As even my dog knows by now, raising the Debt Ceiling is a peculiar little process the US government uses to stay afloat on borrowed money.   It’s generally a simple matter of congressional housekeeping, almost a rubber-stamp process, so  hideous is the prospect of not raising it.  Ronaldus Maximus raised it 18 times, Georgie raised it 7 times (yes, they did!), and it was never a problem for teabaggers or anyone else until the Black Guy took over — just a coincidence, no doubt.  (Of course, there were no teabaggers until the Black Guy took over — another one of those coinkydinks, I’m sure.)  But I digress…

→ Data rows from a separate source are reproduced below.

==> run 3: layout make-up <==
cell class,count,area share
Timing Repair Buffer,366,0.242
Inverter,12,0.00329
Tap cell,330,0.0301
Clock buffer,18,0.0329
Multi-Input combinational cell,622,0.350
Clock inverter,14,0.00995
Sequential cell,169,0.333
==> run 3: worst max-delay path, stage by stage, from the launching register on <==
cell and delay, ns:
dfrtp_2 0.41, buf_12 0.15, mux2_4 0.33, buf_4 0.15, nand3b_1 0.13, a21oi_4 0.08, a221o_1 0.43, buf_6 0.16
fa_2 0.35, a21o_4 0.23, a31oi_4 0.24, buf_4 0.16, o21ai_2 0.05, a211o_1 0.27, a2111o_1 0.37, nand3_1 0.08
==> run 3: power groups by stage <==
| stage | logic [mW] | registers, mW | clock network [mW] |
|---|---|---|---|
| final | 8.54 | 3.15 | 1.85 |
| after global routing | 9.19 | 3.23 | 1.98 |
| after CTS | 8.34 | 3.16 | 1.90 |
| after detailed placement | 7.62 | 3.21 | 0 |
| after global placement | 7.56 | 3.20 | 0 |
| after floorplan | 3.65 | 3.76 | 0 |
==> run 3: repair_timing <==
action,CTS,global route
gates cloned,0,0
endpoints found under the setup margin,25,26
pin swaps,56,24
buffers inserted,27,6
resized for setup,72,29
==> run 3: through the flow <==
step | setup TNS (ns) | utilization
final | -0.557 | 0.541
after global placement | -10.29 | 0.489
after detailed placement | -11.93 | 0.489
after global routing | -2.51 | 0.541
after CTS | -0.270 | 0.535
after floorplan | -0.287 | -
==> src/rtl/serializer_stream.sv <==
// Word-to-bit serializer with ready/valid on both sides, a one-word holding buffer for
// gapless back-to-back words, per-word bit order and dropping of too-short words.
module serializer_stream #(
  parameter int DATA_W  = 16,
  parameter int MIN_LEN = 3,
  parameter int MOD_W   = $clog2(DATA_W)
) (
  input  logic              clk_i,
  input  logic              arst_n_i,
  input  logic [DATA_W-1:0] data_i,
  input  logic [MOD_W-1:0]  data_mod_i,
  input  logic              msb_first_i,
  input  logic              data_val_i,
  output logic              data_rdy_o,
  output logic              ser_data_o,
  output logic              ser_data_val_o,
  input  logic              ser_rdy_i,
  output logic              busy_o,
  output logic              drop_o
);
  localparam int LW = MOD_W + 1;

  typedef enum logic {IDLE, SHIFT} state_e;

  state_e            state_q, state_d;
  logic [DATA_W-1:0] sr_q, sr_d;
  logic [LW-1:0]     rem_q, rem_d;
  logic              ord_q, ord_d;
  logic [DATA_W-1:0] hold_data_q, hold_data_d;
  logic [LW-1:0]     hold_len_q, hold_len_d;
  logic              hold_ord_q, hold_ord_d;
  logic              hold_full_q, hold_full_d;
  logic              drop_q, drop_d;

  logic [LW-1:0] len;
  logic          accept, too_short, xfer, last, direct, to_hold;

  // Length 0 encodes a full-width word; compare in MOD_W+1 bits so DATA_W fits.
  assign len       = (data_mod_i == '0) ? LW'(DATA_W) : {1'b0, data_mod_i};
  assign too_short = len < LW'(MIN_LEN);
  assign accept    = data_val_i & ~hold_full_q;
  assign xfer      = (state_q == SHIFT) & ser_rdy_i;
  assign last      = xfer & (rem_q == LW'(1));
  assign direct    = accept & ~too_short & ((state_q == IDLE) | last);
  assign to_hold   = accept & ~too_short & ~direct;

  always_ff @(posedge clk_i or negedge arst_n_i) begin
    if (!arst_n_i) begin
      state_q     <= IDLE;
      sr_q        <= '0;
      rem_q       <= '0;
      ord_q       <= 1'b0;
      hold_data_q <= '0;
      hold_len_q  <= '0;
      hold_ord_q  <= 1'b0;
      hold_full_q <= 1'b0;
      drop_q      <= 1'b0;
    end else begin
      state_q     <= state_d;
      sr_q        <= sr_d;
      rem_q       <= rem_d;
      ord_q       <= ord_d;
      hold_data_q <= hold_data_d;
      hold_len_q  <= hold_len_d;
      hold_ord_q  <= hold_ord_d;
      hold_full_q <= hold_full_d;
      drop_q      <= drop_d;
    end
  end

  always_comb begin
    sr_d        = sr_q;
    rem_d       = rem_q;
    ord_d       = ord_q;
    hold_data_d = hold_data_q;
    hold_len_d  = hold_len_q;
    hold_ord_d  = hold_ord_q;
    hold_full_d = hold_full_q;
    drop_d      = accept & too_short;
    // A direct load can never coincide with a HOLD refill: direct needs HOLD empty.
    if (direct) begin
      sr_d  = data_i;
      rem_d = len;
      ord_d = msb_first_i;
    end else if (last && hold_full_q) begin
      sr_d        = hold_data_q;
      rem_d       = hold_len_q;
      ord_d       = hold_ord_q;
      hold_full_d = 1'b0;
    end else if (xfer) begin
      sr_d  = ord_q ? {sr_q[DATA_W-2:0], 1'b0} : {1'b0, sr_q[DATA_W-1:1]};
      rem_d = rem_q - LW'(1);
    end
    if (to_hold) begin
      hold_data_d = data_i;
      hold_len_d  = len;
      hold_ord_d  = msb_first_i;
      hold_full_d = 1'b1;
    end
    state_d = (rem_d != '0) ? SHIFT : IDLE;
  end

  always_comb begin
    ser_data_val_o = (state_q == SHIFT);
    ser_data_o     = ord_q ? sr_q[DATA_W-1] : sr_q[0];
    busy_o         = (state_q == SHIFT) | hold_full_q;
    data_rdy_o     = ~hold_full_q;
    drop_o         = drop_q;
  end
endmodule
File: src/rtl/commit_halt_monitor_if.sv
// commit_halt_monitor_if
//   In-order retire stream from the ROB commit port.
//   Signals:
//     commit_valid     one instruction retires this cycle
//     commit_pc        PC of the retiring instruction
//     commit_instr     raw encoding of the retiring instruction
//     commit_rd_we     retiring instruction writes rd
//     commit_rd        destination register index
//     commit_rd_value  value written to rd
//   Modports: master (ROB side, drives), slave (monitor side, observes).
interface commit_halt_monitor_if;

  logic        commit_valid;
  logic [31:0] commit_pc;
  logic [31:0] commit_instr;
  logic        commit_rd_we;
  logic [4:0]  commit_rd;
  logic [31:0] commit_rd_value;

  modport master (
    output commit_valid,
    output commit_pc,
    output commit_instr,
    output commit_rd_we,
    output commit_rd,
    output commit_rd_value
  );

  modport slave (
    input commit_valid,
    input commit_pc,
    input commit_instr,
    input commit_rd_we,
    input commit_rd,
    input commit_rd_value
  );

endinterface
File: config.mk
export PLATFORM = sky130hd
export DESIGN_NAME = mic_sample_ctrl
export DESIGN_NICKNAME = d
export VERILOG_FILES = /design/src/rtl/mic_sample_ctrl.sv
export SDC_FILE = /design/constraint.sdc
export NUM_CORES = 1
export LEC_CHECK = 0
export CELL_PAD_IN_SITES_DETAIL_PLACEMENT = 1
export CELL_PAD_IN_SITES_GLOBAL_PLACEMENT = 1
export CORE_ASPECT_RATIO = 0.8
export CORE_MARGIN = 4
export CORE_UTILIZATION = 40
export DETAILED_ROUTE_END_ITERATION = 16
export PLACE_DENSITY_LB_ADDON = 0.1
export SYNTH_ARGS = -nofsm -noshare
export SYNTH_HDL_FRONTEND = slang
export SYNTH_SLANG_ARGS = --single-unit
File: constraint.sdc
create_clock -name i_sysclk -period 2.65 [get_ports i_sysclk]
set_clock_uncertainty 0.15 [all_clocks]
set_input_delay 0.53 -clock i_sysclk [delete_from_list [all_inputs] [get_ports i_sysclk]]
set_output_delay 0.53 -clock i_sysclk [all_outputs]
set_load 0.03 [all_outputs]
===== src/rtl/uart_tx_arbiter.sv =====
// Round-robin arbiter that shares one UART transmitter between NUM_REQ byte producers.
// Accepts bytes over valid/ready, issues tx_start pulses, and bounds each grant to MAX_BURST bytes.
module uart_tx_arbiter #(
  parameter int NUM_REQ       = 4,
  parameter int MAX_BURST     = 8,
  parameter int START_TIMEOUT = 16,
  localparam int GW           = (NUM_REQ > 1) ? $clog2(NUM_REQ) : 1
) (
  input  logic                 clk,
  input  logic                 reset,
  input  logic [NUM_REQ-1:0]   req_valid,
  input  logic [8*NUM_REQ-1:0] req_data,
  input  logic [NUM_REQ-1:0]   req_last,
  output logic [NUM_REQ-1:0]   req_ready,
  output logic [7:0]           tx_data,
  output logic                 tx_start,
  input  logic                 tx_busy,
  output logic                 grant_valid,
  output logic [GW-1:0]        grant_id,
  output logic                 tx_err
);

  typedef enum logic [2:0] {
    S_IDLE,
    S_GRANT,
    S_START,
    S_WAIT_BUSY,
    S_WAIT_DONE
  } state_t;

  localparam logic [7:0]    BURST_CAP    = 8'(MAX_BURST);
  // tx_err lands exactly START_TIMEOUT cycles after the tx_start cycle.
  localparam logic [7:0]    TIMEOUT_LAST = 8'(START_TIMEOUT - 2);
  localparam logic [GW-1:0] LAST_REQ     = GW'(NUM_REQ - 1);

  state_t        state, state_d;
  logic [GW-1:0] grant_id_d, last_grant, last_grant_d, winner, cand;
  logic          grant_valid_d, last_flag, last_flag_d, tx_start_d, tx_err_d, found;
  logic [7:0]    burst_cnt, burst_cnt_d, timeout_cnt, timeout_cnt_d, tx_data_d;

  // Rotating scan starting just after the previous owner.
  always_comb begin
    winner = last_grant;
    cand   = last_grant;
    found  = 1'b0;
    for (int k = 0; k < NUM_REQ; k++) begin
      cand = (cand == LAST_REQ) ? '0 : cand + GW'(1);
      if (!found && req_valid[cand]) begin
        winner = cand;
        found  = 1'b1;
      end
    end
  end

  // NOTE: every signal gets a default before the case so no path leaves it unassigned (no latches).
  always_comb begin
    state_d       = state;
    grant_id_d    = grant_id;
    grant_valid_d = grant_valid;
    last_grant_d  = last_grant;
    burst_cnt_d   = burst_cnt;
    last_flag_d   = last_flag;
    timeout_cnt_d = timeout_cnt;
    tx_data_d     = tx_data;
    tx_start_d    = 1'b0;
    tx_err_d      = 1'b0;

    case (state)
      S_IDLE: begin
        if (|req_valid) begin
          grant_id_d    = winner;
          grant_valid_d = 1'b1;
          burst_cnt_d   = '0;
          state_d       = S_GRANT;
        end
      end
      S_GRANT: begin
        if (req_valid[grant_id]) begin
          tx_data_d   = req_data[{grant_id, 3'b000} +: 8];
          last_flag_d = req_last[grant_id];
          burst_cnt_d = burst_cnt + 8'd1;
          tx_start_d  = 1'b1;
          state_d     = S_START;
        end else begin
          last_grant_d  = grant_id;
          grant_valid_d = 1'b0;
          state_d       = S_IDLE;
        end
      end
      S_START: begin
        timeout_cnt_d = '0;
        state_d       = S_WAIT_BUSY;
      end
      S_WAIT_BUSY: begin
        if (tx_busy) begin
          state_d = S_WAIT_DONE;
        end else if (timeout_cnt == TIMEOUT_LAST) begin
          // The byte is dropped; the grant moves on rather than retrying.
          tx_err_d      = 1'b1;
          last_grant_d  = grant_id;
          grant_valid_d = 1'b0;
          state_d       = S_IDLE;
        end else begin
          timeout_cnt_d = timeout_cnt + 8'd1;
        end
      end
      S_WAIT_DONE: begin
        if (!tx_busy) begin
          if (!last_flag && (burst_cnt < BURST_CAP)) begin
            state_d = S_GRANT;
          end else begin
            last_grant_d  = grant_id;
            grant_valid_d = 1'b0;
            state_d       = S_IDLE;
          end
        end
      end
      default: state_d = S_IDLE;
    endcase
  end

  // NOTE: every state bit has a reset value, so a mid-frame reset leaves nothing stale.
  always_ff @(posedge clk or negedge reset) begin
    if (!reset) begin
      state       <= S_IDLE;
      grant_id    <= '0;
      grant_valid <= 1'b0;
      last_grant  <= LAST_REQ;
      burst_cnt   <= '0;
      last_flag   <= 1'b0;
      timeout_cnt <= '0;
      tx_data     <= 8'h00;
      tx_start    <= 1'b0;
      tx_err      <= 1'b0;
    end else begin
      // NOTE: non-blocking assignments so every register updates from pre-edge values.
      state       <= state_d;
      grant_id    <= grant_id_d;
      grant_valid <= grant_valid_d;
      last_grant  <= last_grant_d;
      burst_cnt   <= burst_cnt_d;
      last_flag   <= last_flag_d;
      timeout_cnt <= timeout_cnt_d;
      tx_data     <= tx_data_d;
      tx_start    <= tx_start_d;
      tx_err      <= tx_err_d;
    end
  end

  always_comb begin
    req_ready = '0;
    if (state == S_GRANT) req_ready[grant_id] = 1'b1;
  end

endmodule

I said above that it’s “so much worse than I anticipated” because at that time I totally expected the GOP to do what they always do when confronted with raising the Debt Ceiling: vote to raise it.  Then do an amusing little soft shoe routine to explain the vote to their fiscally-illiterate teabagger contingent, who’d no doubt be livid.  But I underestimated the GOP establishment’s fear of the teabagger’s white-hot wrath, and the size of the teabagger tidal wave that swept Congress last November.  Republicans now find  their power over Congress compromised by “T.M.T. Syndrome”.

Yep:  Too Many Teabaggers.  At least half the GOP congress are baggers,  a toxic , sweaty combination of dumbness and jabbering batshit insanity… so much so that they won’t even vote for a Debt Ceiling bill from one of their own.  They think blowing up the economy sounds like it might be kinda fun, maybe have a tailgate party or something.

On the mini-TV in my office, CNBC is interviewing one teabagging congresscritter after another, and they become increasingly belligerent with every sound bite.  The market’s finally reacting to the possibility that the US might actually default — stocks are down, the price of gold is on fire: an ominous portent of something hideous on the horizon.

There’s no doubt that the US debt is nauseatingly, obscenely massive, Debt On Steroids, after a violent 10-year spree of psychotic spending.  That something needs to be done about it is indisputable.  But it didn’t get that way overnight, so trying to fix it overnight is probably a Bad Idea.  A scalpel and a surgeon’s delicate touch are probably what’s called for, not some rube swinging a chainsaw with one hand and a bottle of cheap whiskey with the other.

UPDATE:  Boner Bill passed the House, now proceeds to the Senate to be Terminated with Extreme Prejudice.  (All that this cute little drama accomplished was to save Boehner’s ass.)